Collected data entries
$ cat config.mk
export PLATFORM = sky130hd
export DESIGN_NAME = div_16bit_seq
export DESIGN_NICKNAME = d
export VERILOG_FILES = /design/src/rtl/div_16bit_seq.sv
export SDC_FILE = /design/constraint.sdc
export NUM_CORES = 1
export LEC_CHECK = 0
export CAP_MARGIN = 20
export CORE_MARGIN = 3
export CORE_UTILIZATION = 54
export DETAILED_ROUTE_END_ITERATION = 8
export GPL_ROUTABILITY_DRIVEN = 0
export PLACE_DENSITY = 0.9
export SYNTH_ARGS = -nofsm -noshare
export SYNTH_HDL_FRONTEND = slang
export SYNTH_SLANG_ARGS = --single-unit
$ cat constraint.sdc
create_clock -name clk -period 3.6 [get_ports clk]
set_input_delay 0.9 -clock clk [delete_from_list [all_inputs] [get_ports clk]]
set_output_delay 0.9 -clock clk [all_outputs]
set_load 0.01 [all_outputs]
$ cat src/rtl/div_16bit_seq.sv
// rtl/div_16bit_seq.sv - sequential radix-2 restoring divider, one quotient bit per clock
// Optional signed mode is enabled by defining DIV_SIGNED_EN (adds the signed_op input).
module div_16bit_seq #(
  parameter int WIDTH = 16
) (
  input  logic             clk,
  input  logic             rst,
  input  logic             start,
`ifdef DIV_SIGNED_EN
  input  logic             signed_op,
`endif
  input  logic [WIDTH-1:0] dividend,
  input  logic [WIDTH-1:0] divisor,
  output logic             ready,
  output logic             busy,
  output logic             done,
  output logic [WIDTH-1:0] quotient,
  output logic [WIDTH-1:0] remainder,
  output logic             div_by_zero
);

  localparam int CW = $clog2(WIDTH) + 1;
  localparam logic [CW-1:0] LAST_CNT = CW'(WIDTH - 1);

  typedef enum logic [1:0] {
    IDLE = 2'd0,
    CALC = 2'd1,
    DONE = 2'd2
  } state_t;

  state_t          state_q;
  logic [CW-1:0]   count_q;
  logic [WIDTH-1:0] rem_q;
  logic [WIDTH-1:0] quo_q;
  logic [WIDTH-1:0] dvsr_q;
  logic [WIDTH-1:0] quotient_q;
  logic [WIDTH-1:0] remainder_q;
  logic            dbz_q;
  logic            ready_q;
  logic            busy_q;
  logic            done_q;
`ifdef DIV_SIGNED_EN
  logic            neg_quo_q;
  logic            neg_rem_q;
`endif

  logic [WIDTH-1:0] dvnd_mag_d;
  logic [WIDTH-1:0] dvsr_mag_d;
  logic             neg_quo_d;
  logic             neg_rem_d;
  logic [WIDTH:0]   shifted_d;
  logic [WIDTH:0]   diff_d;
  logic [WIDTH-1:0] rem_d;
  logic [WIDTH-1:0] quo_d;

  // Operand magnitudes and result signs as seen on the accepting edge
  always_comb begin
    dvnd_mag_d = dividend;
    dvsr_mag_d = divisor;
    neg_quo_d  = 1'b0;
    neg_rem_d  = 1'b0;
`ifdef DIV_SIGNED_EN
    if (signed_op) begin
      if (dividend[WIDTH-1]) dvnd_mag_d = -dividend;
      if (divisor[WIDTH-1])  dvsr_mag_d = -divisor;
      neg_quo_d = dividend[WIDTH-1] ^ divisor[WIDTH-1];
      neg_rem_d = dividend[WIDTH-1];
    end
`endif
  end

  // One restoring step: shift {R,Q} left, trial-subtract, keep or restore
  always_comb begin
    shifted_d = {rem_q, quo_q[WIDTH-1]};
    diff_d    = shifted_d - {1'b0, dvsr_q};
    if (!diff_d[WIDTH]) begin
      rem_d = diff_d[WIDTH-1:0];
      quo_d = {quo_q[WIDTH-2:0], 1'b1};
    end else begin
      rem_d = shifted_d[WIDTH-1:0];
      quo_d = {quo_q[WIDTH-2:0], 1'b0};
    end
  end

  // Control FSM with registered handshake outputs and result registers
  always_ff @(posedge clk) begin
    if (rst) begin
      state_q     <= IDLE;
      count_q     <= '0;
      rem_q       <= '0;
      quo_q       <= '0;
      dvsr_q      <= '0;
      quotient_q  <= '0;
      remainder_q <= '0;
      dbz_q       <= 1'b0;
      ready_q     <= 1'b1;
      busy_q      <= 1'b0;
      done_q      <= 1'b0;
`ifdef DIV_SIGNED_EN
      neg_quo_q   <= 1'b0;
      neg_rem_q   <= 1'b0;
`endif
    end else begin
      done_q <= 1'b0;
      case (state_q)
        IDLE, DONE: begin
          if (start) begin
            if (divisor == '0) begin
              // Divide by zero skips the iterations entirely
              state_q     <= DONE;
              quotient_q  <= '1;
              remainder_q <= dividend;
              dbz_q       <= 1'b1;
              done_q      <= 1'b1;
              ready_q     <= 1'b1;
              busy_q      <= 1'b0;
            end else begin
              state_q   <= CALC;
              count_q   <= '0;
              rem_q     <= '0;
              quo_q     <= dvnd_mag_d;
              dvsr_q    <= dvsr_mag_d;
              dbz_q     <= 1'b0;
              ready_q   <= 1'b0;
              busy_q    <= 1'b1;
`ifdef DIV_SIGNED_EN
              neg_quo_q <= neg_quo_d;
              neg_rem_q <= neg_rem_d;
`endif
            end
          end else begin
            state_q <= IDLE;
            ready_q <= 1'b1;
            busy_q  <= 1'b0;
          end
        end
        CALC: begin
          rem_q   <= rem_d;
          quo_q   <= quo_d;
          count_q <= count_q + 1'b1;
          if (count_q == LAST_CNT) begin
            // Results become visible only on the edge that enters DONE
            state_q <= DONE;
`ifdef DIV_SIGNED_EN
            quotient_q  <= neg_quo_q ? -quo_d : quo_d;
            remainder_q <= neg_rem_q ? -rem_d : rem_d;
`else
            quotient_q  <= quo_d;
            remainder_q <= rem_d;
`endif
            done_q  <= 1'b1;
            ready_q <= 1'b1;
            busy_q  <= 1'b0;
          end
        end
        default: begin
          state_q <= IDLE;
          ready_q <= 1'b1;
          busy_q  <= 1'b0;
        end
      endcase
    end
  end

  assign ready       = ready_q;
  assign busy        = busy_q;
  assign done        = done_q;
  assign quotient    = quotient_q;
  assign remainder   = remainder_q;
  assign div_by_zero = dbz_q;

`ifndef DIV_SIGNED_EN
  // Sign helpers only matter in signed builds
  logic unused_sign;
  assign unused_sign = neg_quo_d ^ neg_rem_d;
`endif

endmodule

Yosys cells after proc, flatten, opt, wreduce, memory -nomap -nowiden
Cells that the tools add are included.
{ "word_totals": {"regBits": 91, "latch_bits": 0, "ramBits": 0, "mem_bits_ro": 0, "in_bits": 35, "elab_cells": 63, "n_memories": 0} }
{ "classes": {"add_sub_neg": 2, "multipliers": 0, "div": 0, "n_lt_le_gt_ge": 0, "eq_ne": 7, "n_shift": 0, "muxes": 34, "n_bitwise": 1, "n_reduce_logical": 8} }
{ "ops": {"columns": ["cell", "n"], "rows": [
  ["two-way mux 16 bit", 11],
  ["one-hot mux 16 bit (2 select lines)", 4],
  ["subtractor 17 x 16 -> 17 bit", 1],
  ["zero test 16 bit", 1],
  ["two-way mux 5 bit", 2],
  ["one-hot mux 5 bit (2 select lines)", 1],
  ["two-way mux 1 bit", 9],
  ["inequality test 2 bit (second input constant)", 4],
  ["two-way mux 2 bit", 3],
  ["one-hot mux 1 bit (2 select lines)", 3],
  ["AND reduction 3 bit", 2],
  ["adder 5 x 1 -> 5 bit (second input constant)", 1],
  ["== test 5 x 4 -> 1 bit (second input constant)", 1],
  ["one-hot mux 2 bit (2 select lines)", 1],
  ["AND reduction 4 bit", 1],
  ["== test 2 x 1 -> 1 bit (second input constant)", 1],
  ["== test 2 bit (second input constant)", 1],
  ["zero test 2 bit", 1],
  ["AND reduction 2 bit", 1],
  ["nonzero test 2 bit", 1],
  ["OR reduction 2 bit", 1],
  ["NOT 1 bit", 1]
]} }

Longest topological paths before layout
{ "logic_depth": {"ltp_word": 4, "ltp_mapped": 12, "mapped_depth_nobuf": 11} }

Least setup slack after synthesis
OpenSTA, ideal clock, no wires.
{ "synth_timing": {"kind": "reg-to-reg", "startpoint": "reg quo_q[15]", "endpoint": "reg rem_q[15]", "setup_ns": 0.088, "arrival_ns": 2.504, "setup_slack_ns": 1.008, "stages_incl_launch_ff": 13, "path_buffers": 1, "synth_period_minus_slack_ns": 2.592, "path_cell_list": "dfxtp_1 > inv_1 > ha_1 > inv_1 > fa_1 > a211oi_1 > o21ai_1 > a21boi_2 > o21a_4 > mux2i_4 > buf_6 > nand2_2 > a311oi_2"} }
{ "synth_via": {"elab_chain_cells": 3} }
{ "synth_lines": {"columns": ["item", "line_no", "text"], "rows": [
  ["start, declared", "34", "logic [WIDTH-1:0] quo_q;"],
  ["start signal, assigned", "121", "quo_q <= dvnd_mag_d;"],
  ["start signal, assigned", "139", "quo_q <= quo_d;"],
  ["subtractor 17 x 16 -> 17 bit", "75", "diff_d = shifted_d - {1'b0, dvsr_q};"],
  ["two-way mux 16 bit", "76", "if (!diff_d[WIDTH]) begin"],
  ["one-hot mux 16 bit (2 select lines)", "105", "case (state_q)"],
  ["end signal, assigned", "138", "rem_q <= rem_d;"],
  ["end, declared", "33", "logic [WIDTH-1:0] rem_q;"]
]} }
No other way between the ends.
A chain may end at the register's enable or synchronous reset.

Final worst setup path
{ "layout_timing": {"startpoint": "reg quo_q[15]", "endpoint": "reg remainder_q[5] (netlist: remainder[5])"} }
{ "layout_via": {"elab_chain_cells": 4} }
{ "layout_lines": {"columns": ["item", "line_no", "text"], "rows": [
  ["subtractor 17 x 16 -> 17 bit", "75", null],
  ["two-way mux 16 bit", "76", null],
  ["two-way mux 16 bit", "141", "if (count_q == LAST_CNT) begin"],
  ["one-hot mux 16 bit (2 select lines)", "105", null],
  ["end signal, assigned", "112", "remainder_q <= dividend;"],
  ["end signal, assigned", "149", "remainder_q <= rem_d;"],
  ["end, declared", "37", "logic [WIDTH-1:0] remainder_q;"]
]} }
No other way between the ends. The select of a mux whose other input is x is not followed.

==> run_results.csv <==
group,metric,value,unit
status,status,"finished, final reports clean",
power,p_leak,2.03,nW
placement,portBuffers,70,
floorplan,die_area,9350,um2
clocking,cts_tree,"done",
critical_path,crit_path_end_kind,"flip-flop",
floorplan,die_h,96.7,um
synth,synth_area_per_cell,7.97,um2
timing,slew_headroom,29.5,%
power,switchingPower,0.000959,W
clocking,cts-root-buf,"clkbuf_8",
cells_and_area,insertedDiodeCount,0,
cells_and_area,layout_commonest_cell,"nand2_1",
synth,syn-num-nets,611,
cells_and_area,fin_util,68.8,%
synth,ys_warn_count,0,
timing,setup_violations,0,
floorplan,core_area,7850,um2
global_route,grt_pass1_wl,19300,um
power,comb_power_share,33.7,%
timing,skew,14.8,ps
synth,ys_seq_area_share,40.6,%
clocking,post_cts_resized,0,
clocking,ctsHoldBuffers,0,
timing,rsz0062_at_grt,"no",
timing,whs,472,ps
synth,synthCells,557,
timing,setup_ws,510,ps
cells_and_area,register_area,1800,um2
timing,max_freq,0.324,GHz
cells_and_area,nNetsFinal,666,
placement,dp_hpwl,8460,um
critical_path,critPathKind,"reg -> reg",
synth,synthArstFlopShare,0,%
routing,vias,4347,
critical_path,cp_max_fo,14,
power,pwr-share-seq,41.3,%
clocking,cts_setup_buffers,0,
power,p_sw_share,34.9,%
worst_hold_path,hp-class,"reg -> reg",
power,power-per-cell-area,509,nW/um2
cells_and_area,multi_input_area,2440,um2
routing,routed_via_density,6.05,
clocking,clockBufferDepth,2,
routing,wire_per_inst,16.2,um
clocking,clk_latency,360,ps
synth,synth_area_leaders,"dfxtp_1, nand2_1, a21oi_1",
synth,synth_edf_count,0,
cells_and_area,area_delta_synth_final,21.6,%
power,irDropWorstVdd,0.364,mV
clocking,numCtsBuffers,9,
cells_and_area,final.fill_count,616,
global_route,grt_use_total,24.6,%
routing,drc,0,
placement,place_ws,456,ps
critical_path,arrival,3360,ps
clocking,clock-sinks,90,
global_route,grt_pass1_vias,4065,
critical_path,critPathLaunchType,"flip-flop",
power,p_int,0.00179,W
global_route,overflow,0,
job,maxCapViolCount,0,
synth,ys_ff_latch,90,
synth,synth_largest_area_cell,"dfxtp_1",
routing,drt_iter0_markers,394,
routing,drtPass1Iterations,5,
routing,wl,11700,um
clocking,htree_levels,3,
synth,synthFlopType,"dfxtp_1",
global_route,grt_max_degree,56,
floorplan,die_w,96.7,um
synth,synth_top_area_share,40.6,%
global_route,antenna_found_initial,0,
cells_and_area,drive_gt1_share,6.65,%
floorplan,io-pin-count,71,
timing,drv_slew,0,
critical_path,worstPathRequired,3870,ps
timing,finalHoldViolations,0,
floorplan,rows,32,
synth,syn_area,4440,um2
timing,period_needed,3090,ps
clocking,path_clk_slew,90,ps
synth,synth.distinct_cells,53,
power,p_clk_share,25.0,%
timing,fin_crit_sh,85.8,%
floorplan,start_util,56.6,%
routing,detail-route-antenna-nets,0,
timing,max_slew.worst_pin.slew,1060,ps
cells_and_area,final_cell_mix,"nand2_1, dfxtp_1, clkdlybuf4s50_1",
timing,fin_tns_setup,0,ps
==> cells by family after synthesis <==
group | Yosys count | synth area share (%)
flops | 90 | 40.6
buf+inv | 54 | 4.76
fa+ha+maj | 19 | 5.52
mux | 6 | 1.63
xor+xnor | 12 | 2.37
compound gates | 166 | 25.0
simple gates | 210 | 20.2
==> critical path: stages (launching register included) <==
cell and delay [ps]:
dfxtp_1 330, inv_1 100, ha_1 180, inv_1 60, fa_1 430, a211oi_1 230, o21ai_1 180, a21boi_2 330
o21a_4 230, mux2i_4 480, a22oi_1 240, a31oi_1 210
==> cell usage after synthesis, drive strengths merged, types with 2 or more instances <==
master  count
buf         5
a31oi      15
nand2b      7
a21oi      50
nand2     113
nor3        4
o21ai      28
inv        19
dfxtp      90
a311oi     18
o22ai       3
clkbuf     30
nor4        4
and2        3
a211oi     24
a21boi      2
or2         2
ha         18
a22oi      10
mux2i       6
nor2b       4
nor3b       3
nand3       3
nor2       58
and3        3
a21o        4
o211ai      2
a41oi       3
xor2        7
xnor2       5
nand3b      2
o21a        3
==> power by group through the flow <==
stage                     logic, W  clock network [W]  registers, W
after CTS                 0.000912           0.000692       0.00113
after global placement    0.000866                  0       0.00115
after detailed placement  0.000903                  0       0.00115
after floorplan           0.000653                  0       0.00115
after global routing       0.00101           0.000735       0.00114
final                     0.000927           0.000686       0.00114
==> layout make-up <==
type	instances	area share, %
Sequential cell	90	33.3
Clock buffer	11	2.43
Clock inverter	5	1.16
Multi-Input combinational cell	413	45.3
Tap cell	102	2.36
Inverter	19	1.32
Timing Repair Buffer	79	14.1
==> path summary, 6_finish.rpt <==
path	depth (start not counted)	start	to	slack [ps]
max	11	quo_q[15]	remainder[5]	510
min	2	dvsr_q[6]	dvsr_q[6]	470
max reg2reg	11	quo_q[15]	remainder[5]	510
min reg2reg	2	dvsr_q[6]	dvsr_q[6]	470
==> sequential cells by signal, indices dropped and copies added, names as in the netlist <==
register	count
remainder	16
div_by_zero	1
ready	1
dvsr_q	16
quotient	16
state_q	2
done	1
rem_q	16
count_q	5
quo_q	16
==> layer usage <==
metal	share of wire, %	GRT usage, %
met2	50	41.6
met5	0	0
met3	6.4	4.61
met4	2.8	8.53
met1	41	31.4
==> metrics by stage <==
| step | cell area (um2) | instances | total power [W] |
|---|---|---|---|
| 2_1_floorplan | 4440 | 557 | 0.00180 |
| 3_3_place_gp | 5210 | 703 | 0.00202 |
| 3_5_place_dp | 5210 | 703 | 0.00206 |
| 4_1_cts | 5400 | 719 | 0.00274 |
| 5_1_grt | 5400 | 719 | 0.00289 |
| 6_report | 5400 | 719 | 0.00275 |
Note: power is estimated with default switching activity, not from simulation.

**Your instructions:** In the records above, find every line containing the word "null" and show it.

**Solution for this exercise:**
  ["subtractor 17 x 16 -> 17 bit", "75", null],
  ["two-way mux 16 bit", "76", null],
  ["one-hot mux 16 bit (2 select lines)", "105", null],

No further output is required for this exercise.